Looking ahead, an important research question is whether carefully selected patients with small, low-risk thyroid cancers could eventually be treated with radiofrequency ablation instead of surgery. If clinical studies demonstrate comparable long-term outcomes, that approach could allow some patients to avoid an operation while preserving normal thyroid function.
Q: Your research began during your fellowship. What were you working on?
A: During my T32 fellowship, I worked in the thyroid group with Dr. Nikiforov, characterizing thyroid tumors at the molecular level. My most recent study looked at nodules carrying a RAS mutation. RAS is one of the most common mutations in thyroid cancer, but unlike BRAF V600, which is almost always papillary cancer, RAS shows up across the spectrum, from benign to pre-malignant to malignant.
A RAS result by itself does not tell you whether a nodule is cancer, and a good portion of RAS-positive nodules are benign. On its own, a RAS mutation usually points to a less aggressive tumor that we can treat by removing half the thyroid, without radioactive iodine. When RAS comes with another mutation, it is much more likely to be cancer, and we treat it accordingly. What we set out to define is which RAS-positive nodules can be managed conservatively.
Q: Where is the molecular work heading next?
A: One thing the group is working on is predicting which cancers will respond to radioactive iodine. Response varies quite a bit, and much of that comes down to the tumor's molecular profile. The idea is to turn that into a score we could add to the report clinicians already receive, so that if a tumor is unlikely to respond, we can say up front whether the treatment is worth its side effects. The test is not static. It has gone through several versions, and the work between the lab and the clinical data keeps improving what it can tell patients and providers.
Q: You are also associate program director of the fellowship. How did education become part of your work?
A: Medical education has mattered to me since my chief resident year, which was largely an administrative and teaching role. I carried that into my work as associate program director of the endocrinology fellowship, where I help recruit and train our fellows, and it is one of the most rewarding parts of the job. My own path into endocrinology came out of a teaching experience, a rotation on the endocrine consult service during medical school, so I know how much a good mentor during training can shape where someone ends up. I try to be that for our fellows.
Q: What projects would you like to work on in the future?
A: I would like to see radiofrequency ablation studied for thyroid cancer, ideally in a trial comparing it with standard surgery in carefully selected patients who have small, low-risk tumors. If we can show it works as well as surgery for those cancers, we can spare patients an operation and a lifetime on thyroid hormone replacement.

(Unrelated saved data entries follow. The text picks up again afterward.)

### config.mk
export PLATFORM = sky130hd
export DESIGN_NAME = exec_alu_unit
export DESIGN_NICKNAME = d
export VERILOG_FILES = /design/src/rtl/exu_pkg.sv /design/src/rtl/exu_alu_decode.sv /design/src/rtl/exec_alu_unit.sv
export SDC_FILE = /design/constraint.sdc
export NUM_CORES = 1
export LEC_CHECK = 0
export BUFFER_PORTS_ARGS = -buffer_cell sky130_fd_sc_hd__buf_2
export CAP_MARGIN = 10
export CORE_ASPECT_RATIO = 0.6
export CORE_UTILIZATION = 31
export DETAILED_ROUTE_END_ITERATION = 16
export SLEW_MARGIN = 20
export SYNTH_ARGS = -nofsm -noshare
export SYNTH_HDL_FRONTEND = slang
export SYNTH_SLANG_ARGS = --single-unit
### constraint.sdc
create_clock -name clk -period 2.83 [get_ports clk]
set_input_delay 0.283 -clock clk [delete_from_list [all_inputs] [get_ports clk]]
set_output_delay 0.283 -clock clk [all_outputs]
set_load 0.01 [all_outputs]
### src/rtl/exu_pkg.sv
// Shared encodings for the execute-stage ALU: alu_ctrl codes, ALUOp classes,
// ALU funct3 values and branch funct3 values.
package exu_pkg;

    // Decoded ALU operation (alu_ctrl)
    localparam logic [3:0] ALU_AND  = 4'b0000;
    localparam logic [3:0] ALU_OR   = 4'b0001;
    localparam logic [3:0] ALU_ADD  = 4'b0010;
    localparam logic [3:0] ALU_XOR  = 4'b0011;
    localparam logic [3:0] ALU_SLL  = 4'b0100;
    localparam logic [3:0] ALU_SRL  = 4'b0101;
    localparam logic [3:0] ALU_SUB  = 4'b0110;
    localparam logic [3:0] ALU_SLT  = 4'b0111;
    localparam logic [3:0] ALU_SLTU = 4'b1000;
    localparam logic [3:0] ALU_SRA  = 4'b1101;

    // ALUOp classes from the main decoder
    localparam logic [1:0] AOP_MEM    = 2'b00;
    localparam logic [1:0] AOP_BRANCH = 2'b01;
    localparam logic [1:0] AOP_RTYPE  = 2'b10;
    localparam logic [1:0] AOP_ITYPE  = 2'b11;

    // ALU funct3 values
    localparam logic [2:0] F3_ADD  = 3'b000;
    localparam logic [2:0] F3_SLL  = 3'b001;
    localparam logic [2:0] F3_SLT  = 3'b010;
    localparam logic [2:0] F3_SLTU = 3'b011;
    localparam logic [2:0] F3_XOR  = 3'b100;
    localparam logic [2:0] F3_SR   = 3'b101;
    localparam logic [2:0] F3_OR   = 3'b110;
    localparam logic [2:0] F3_AND  = 3'b111;

    // Branch funct3 values
    localparam logic [2:0] BR_BEQ  = 3'b000;
    localparam logic [2:0] BR_BNE  = 3'b001;
    localparam logic [2:0] BR_BLT  = 3'b100;
    localparam logic [2:0] BR_BGE  = 3'b101;
    localparam logic [2:0] BR_BLTU = 3'b110;
    localparam logic [2:0] BR_BGEU = 3'b111;

endpackage

### src/rtl/exu_alu_decode.sv
// ALU control decoder: ALUOp / funct3 / funct7[5] -> 4-bit alu_ctrl.
// Purely combinational.
module exu_alu_decode
    import exu_pkg::*;
(
    input  logic [1:0] alu_op,
    input  logic [2:0] funct3,
    input  logic       funct7_b5,
    output logic [3:0] alu_ctrl
);

    // Map instruction class and function fields onto an ALU operation
    always_comb begin
        alu_ctrl = ALU_ADD;
        unique case (alu_op)
            AOP_MEM:    alu_ctrl = ALU_ADD;
            AOP_BRANCH: alu_ctrl = ALU_SUB;
            default: begin
                // R-type and I-type share the funct3 table; only R-type may
                // turn ADD into SUB, since I-type bit 30 is immediate data there.
                unique case (funct3)
                    F3_ADD:  alu_ctrl = (alu_op == AOP_RTYPE && funct7_b5) ? ALU_SUB : ALU_ADD;
                    F3_SLL:  alu_ctrl = ALU_SLL;
                    F3_SLT:  alu_ctrl = ALU_SLT;
                    F3_SLTU: alu_ctrl = ALU_SLTU;
                    F3_XOR:  alu_ctrl = ALU_XOR;
                    F3_SR:   alu_ctrl = funct7_b5 ? ALU_SRA : ALU_SRL;
                    F3_OR:   alu_ctrl = ALU_OR;
                    F3_AND:  alu_ctrl = ALU_AND;
                    default: alu_ctrl = ALU_ADD;
                endcase
            end
        endcase
    end

endmodule

### src/rtl/exec_alu_unit.sv
// Execute-stage arithmetic block: ALU control decode, N-bit ALU with a
// registered result/zero flag, and a combinational branch resolver feeding
// the PC-select mux. Optional macro EXU_BRANCH_EXT_EN enables full
// BEQ/BNE/BLT/BGE/BLTU/BGEU resolution; otherwise branches test equality only.
module exec_alu_unit
    import exu_pkg::*;
#(
    parameter int N = 32
) (
    input  logic         clk,
    input  logic         rst_n,
    input  logic         in_valid,
    input  logic [1:0]   alu_op,
    input  logic [2:0]   funct3,
    input  logic         funct7_b5,
    input  logic [N-1:0] op_a,
    input  logic [N-1:0] op_b,
    input  logic         branch,
    input  logic [N-1:0] br_a,
    input  logic [N-1:0] br_b,
    input  logic [2:0]   br_funct3,
    output logic [3:0]   alu_ctrl,
    output logic [N-1:0] result,
    output logic         zero,
    output logic         out_valid,
    output logic         branch_taken
);

    localparam int SHW = $clog2(N);

    logic [N-1:0]   alu_res;
    logic [SHW-1:0] shamt;
    logic [N-1:0]   result_d, result_q;
    logic           zero_d, zero_q;
    logic           out_valid_d, out_valid_q;

    exu_alu_decode u_dec (
        .alu_op    (alu_op),
        .funct3    (funct3),
        .funct7_b5 (funct7_b5),
        .alu_ctrl  (alu_ctrl)
    );

    assign shamt = op_b[SHW-1:0];

    // ALU datapath; unlisted control codes yield zero
    always_comb begin
        alu_res = '0;
        unique case (alu_ctrl)
            ALU_AND:  alu_res = op_a & op_b;
            ALU_OR:   alu_res = op_a | op_b;
            ALU_XOR:  alu_res = op_a ^ op_b;
            ALU_ADD:  alu_res = op_a + op_b;
            ALU_SUB:  alu_res = op_a - op_b;
            ALU_SLL:  alu_res = op_a << shamt;
            ALU_SRL:  alu_res = op_a >> shamt;
            ALU_SRA:  alu_res = N'($signed(op_a) >>> shamt);
            ALU_SLT:  alu_res = {{(N-1){1'b0}}, ($signed(op_a) < $signed(op_b))};
            ALU_SLTU: alu_res = {{(N-1){1'b0}}, (op_a < op_b)};
            default:  alu_res = '0;
        endcase
    end

    // Next-state for the EX/MEM-side registers: capture on valid, else hold
    always_comb begin
        result_d    = result_q;
        zero_d      = zero_q;
        out_valid_d = in_valid;
        if (in_valid) begin
            result_d = alu_res;
            zero_d   = (alu_res == '0);
        end
    end

    // Result/zero/valid registers; reset presents a cleared, zero-flagged result
    always_ff @(posedge clk or negedge rst_n) begin
        if (!rst_n) begin
            result_q    <= '0;
            zero_q      <= 1'b1;
            out_valid_q <= 1'b0;
        end else begin
            result_q    <= result_d;
            zero_q      <= zero_d;
            out_valid_q <= out_valid_d;
        end
    end

    assign result    = result_q;
    assign zero      = zero_q;
    assign out_valid = out_valid_q;

`ifdef EXU_BRANCH_EXT_EN
    // Full branch condition evaluation, same-cycle for the PC mux
    always_comb begin
        branch_taken = 1'b0;
        if (branch) begin
            unique case (br_funct3)
                BR_BEQ:  branch_taken = (br_a == br_b);
                BR_BNE:  branch_taken = (br_a != br_b);
                BR_BLT:  branch_taken = ($signed(br_a) <  $signed(br_b));
                BR_BGE:  branch_taken = ($signed(br_a) >= $signed(br_b));
                BR_BLTU: branch_taken = (br_a <  br_b);
                BR_BGEU: branch_taken = (br_a >= br_b);
                default: branch_taken = 1'b0;
            endcase
        end
    end
`else
    logic unused_br_funct3;
    assign unused_br_funct3 = ^br_funct3;

    // Equality-only branch resolution, same-cycle for the PC mux
    always_comb begin
        branch_taken = branch & (br_a == br_b);
    end
`endif

endmodule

ThyroSeq® is a molecular test for thyroid nodules developed at UPMC and the University of Pittsburgh by molecular pathologists Yuri Nikiforov, MD, PhD, and Marina Nikiforova, MD. First used in patient care in 2007, it was created to reduce the number of diagnostic thyroid surgeries performed on nodules whose cancer risk could not be resolved by cytology alone. The test uses next-generation sequencing to evaluate 112 thyroid cancer-related genes from a fine needle aspiration sample, and it has been refined across several versions, with ThyroSeq v3 the current generation.